Mi abuelo José, durante los bombardeos del 36, se quedaba en el sitio. “¿Para qué corren ─preguntaba─ si no saben dónde va a caer la bomba?” Hemos bromeado mucho en casa con su indolencia. Ahora sabemos que no sólo era un pastor de la Alcarria: era un maestro zen. No entendería los extremos que denuncia Carl Honoré, el creador del movimiento Slow: locales de fast yoga en Londres, funerales americanos en los que se desfila delante del féretro sin bajarse del coche. Se quedaría perplejo con los audios a 2x, igual que hacía cuando le colocábamos a Tom y Jerry durante la merienda.
Sufrimos una velocidad desbocada pero no es lo único que nos empobrece; quizá haya que pedirle a Los Reyes un nuevo relato. En los cursos de escritura se insiste en todo tipo de herramientas, el tempo de la narración es una, pero también está el tono, el punto de vista. Y la pregunta dramática, el para qué, sin la cual el relato se queda mustio y cabecea sin eficacia. A menudo hay que estar en marcha para arponearla, estar en plena escritura para dar con ella.
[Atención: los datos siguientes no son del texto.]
File: src/rtl/btb_update_queue_pkg.sv
// btb_update_queue shared definitions.
// Defaults and the write-filter rule.
package btb_update_queue_pkg;

  localparam int DEPTH_DEF  = 4;
  localparam int ADDR_W_DEF = 32;

  // A resolved branch needs a BTB write when taken and
  // the BTB either missed or supplied the wrong target.
  function automatic logic needs_write(
    input logic taken,
    input logic hit,
    input logic tgt_eq
  );
    return taken && (!hit || !tgt_eq);
  endfunction

endpackage

File: src/rtl/btb_update_queue_if.sv
// btb_update_queue port bundle.
// slave is the queue's view, master the environment's.
interface btb_update_queue_if #(
  parameter int ADDR_W = 32,
  parameter int DEPTH  = 4
);
  localparam int CW = $clog2(DEPTH) + 1;

  logic              resolve_valid_i;
  logic              resolve_ready_o;
  logic [ADDR_W-1:0] resolve_pc_i;
  logic              resolve_taken_i;
  logic [ADDR_W-1:0] resolve_target_i;
  logic              resolve_btb_hit_i;
  logic [ADDR_W-1:0] resolve_pred_target_i;
  logic              update_valid_o;
  logic              update_ready_i;
  logic [ADDR_W-1:0] update_pc_o;
  logic [ADDR_W-1:0] update_branch_target_o;
  logic [CW-1:0]     count_o;

  modport slave (
    input  resolve_valid_i,
    input  resolve_pc_i,
    input  resolve_taken_i,
    input  resolve_target_i,
    input  resolve_btb_hit_i,
    input  resolve_pred_target_i,
    input  update_ready_i,
    output resolve_ready_o,
    output update_valid_o,
    output update_pc_o,
    output update_branch_target_o,
    output count_o
  );

  modport master (
    output resolve_valid_i,
    output resolve_pc_i,
    output resolve_taken_i,
    output resolve_target_i,
    output resolve_btb_hit_i,
    output resolve_pred_target_i,
    output update_ready_i,
    input  resolve_ready_o,
    input  update_valid_o,
    input  update_pc_o,
    input  update_branch_target_o,
    input  count_o
  );

endinterface
$ cat src/rtl/round_ctrl.sv
// Round sequencer for the 24 game: captures a puzzle index, pulses load, runs the round countdown and keeps score.
// Optional countdown enabled by defining ROUND_TIMER_EN; without it secs_left and timeout are tied to 0.
module round_ctrl #(
  parameter int TICKS_PER_SEC = 100_000_000,
  parameter int ROUND_SECS    = 60
) (
  input  logic       clk,
  input  logic       rst,
  input  logic       start,
  input  logic       restart,
  input  logic       solved,
  input  logic [3:0] index_in,
  output logic       rand_enable,
  output logic [3:0] index_q,
  output logic       load,
  output logic       round_active,
  output logic [6:0] secs_left,
  output logic [7:0] score,
  output logic       timeout,
  output logic [1:0] state
);

  typedef enum logic [1:0] {IDLE = 2'd0, LOAD = 2'd1, PLAY = 2'd2, OVER = 2'd3} state_t;

  state_t st;
  logic   first_cap;
  logic   expire;

  if (TICKS_PER_SEC < 2 || ROUND_SECS < 1 || ROUND_SECS > 127) begin : g_bad_cfg
    $error("round_ctrl: TICKS_PER_SEC must be >= 2 and ROUND_SECS in 1..127");
  end

  // Avoid showing the same puzzle twice in a row, except on the first pick of a session.
  function automatic logic [3:0] pick_index(input logic [3:0] cand, input logic [3:0] cur,
                                            input logic first);
    if (!first && cand == cur) return cand + 4'd1;
    return cand;
  endfunction

  function automatic logic [7:0] sat_inc(input logic [7:0] s);
    return (s == 8'hFF) ? s : s + 8'd1;
  endfunction

  assign state        = st;
  assign rand_enable  = (st != LOAD);
  assign round_active = (st == PLAY);

`ifdef ROUND_TIMER_EN
  localparam int PW = $clog2(TICKS_PER_SEC);

  logic [PW-1:0] prescaler;
  logic [6:0]    secs_r;
  logic          tick;

  assign tick      = (st == PLAY) && (prescaler == PW'(TICKS_PER_SEC - 1));
  assign expire    = tick && (secs_r == 7'd1);
  assign secs_left = secs_r;

  always_ff @(posedge clk or negedge rst) begin
    if (!rst) begin
      prescaler <= '0;
      secs_r    <= '0;
    end else if (restart) begin
      prescaler <= '0;
      secs_r    <= '0;
    end else if (st == LOAD) begin
      prescaler <= '0;
      secs_r    <= 7'(ROUND_SECS);
    end else if (st == PLAY) begin
      if (tick) begin
        prescaler <= '0;
        if (secs_r != 7'd0) secs_r <= secs_r - 7'd1;
      end else begin
        prescaler <= prescaler + 1'b1;
      end
    end
  end
`else
  assign expire    = 1'b0;
  assign secs_left = 7'd0;
`endif

  // Round FSM; load and timeout are single-cycle registered pulses.
  always_ff @(posedge clk or negedge rst) begin
    if (!rst) begin
      st        <= IDLE;
      index_q   <= 4'd0;
      first_cap <= 1'b1;
      load      <= 1'b0;
      timeout   <= 1'b0;
      score     <= 8'd0;
    end else begin
      load    <= 1'b0;
      timeout <= 1'b0;
      if (restart) begin
        st        <= IDLE;
        score     <= 8'd0;
        first_cap <= 1'b1;
      end else begin
        case (st)
          IDLE: if (start) begin
            index_q   <= pick_index(index_in, index_q, first_cap);
            first_cap <= 1'b0;
            score     <= 8'd0;
            load      <= 1'b1;
            st        <= LOAD;
          end
          LOAD: st <= PLAY;
          PLAY: if (solved || start) begin
            index_q   <= pick_index(index_in, index_q, first_cap);
            first_cap <= 1'b0;
            if (solved) score <= sat_inc(score);
            load      <= 1'b1;
            st        <= LOAD;
          end else if (expire) begin
            timeout <= 1'b1;
            st      <= OVER;
          end
          OVER: if (start) begin
            index_q   <= pick_index(index_in, index_q, first_cap);
            first_cap <= 1'b0;
            score     <= 8'd0;
            load      <= 1'b1;
            st        <= LOAD;
          end
          default: st <= IDLE;
        endcase
      end
    end
  end

endmodule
Dejamos el callejón y la perra tira para casa, pero una grúa de mudanzas ocupa toda la calzada. Me tomo un minuto para captar la escena, supongo que es la clase de cosas que se hacen en un orden lento como el que me pido. Alguien activa la plataforma y la veo subir a velocidad constante, emitiendo un quejido de animal pequeño, agudo, que se impone al ruido del tráfico. Cuando la plataforma alcanza el balcón, dos operarios la cargan con una caja embalada y cruzada de cintas que parece un ataúd. Fantaseo con la idea de que es un piano, pero al llegar abajo distingo que es un vulgar tresillo. Igualmente, la escena me ha sobrecogido. He imaginado mi cuerpo, mi bulto embalado, entre cinchas de plástico, viajando en una plataforma mecánica hacia otra parte. Quizá tome notas en cuanto llegue a casa.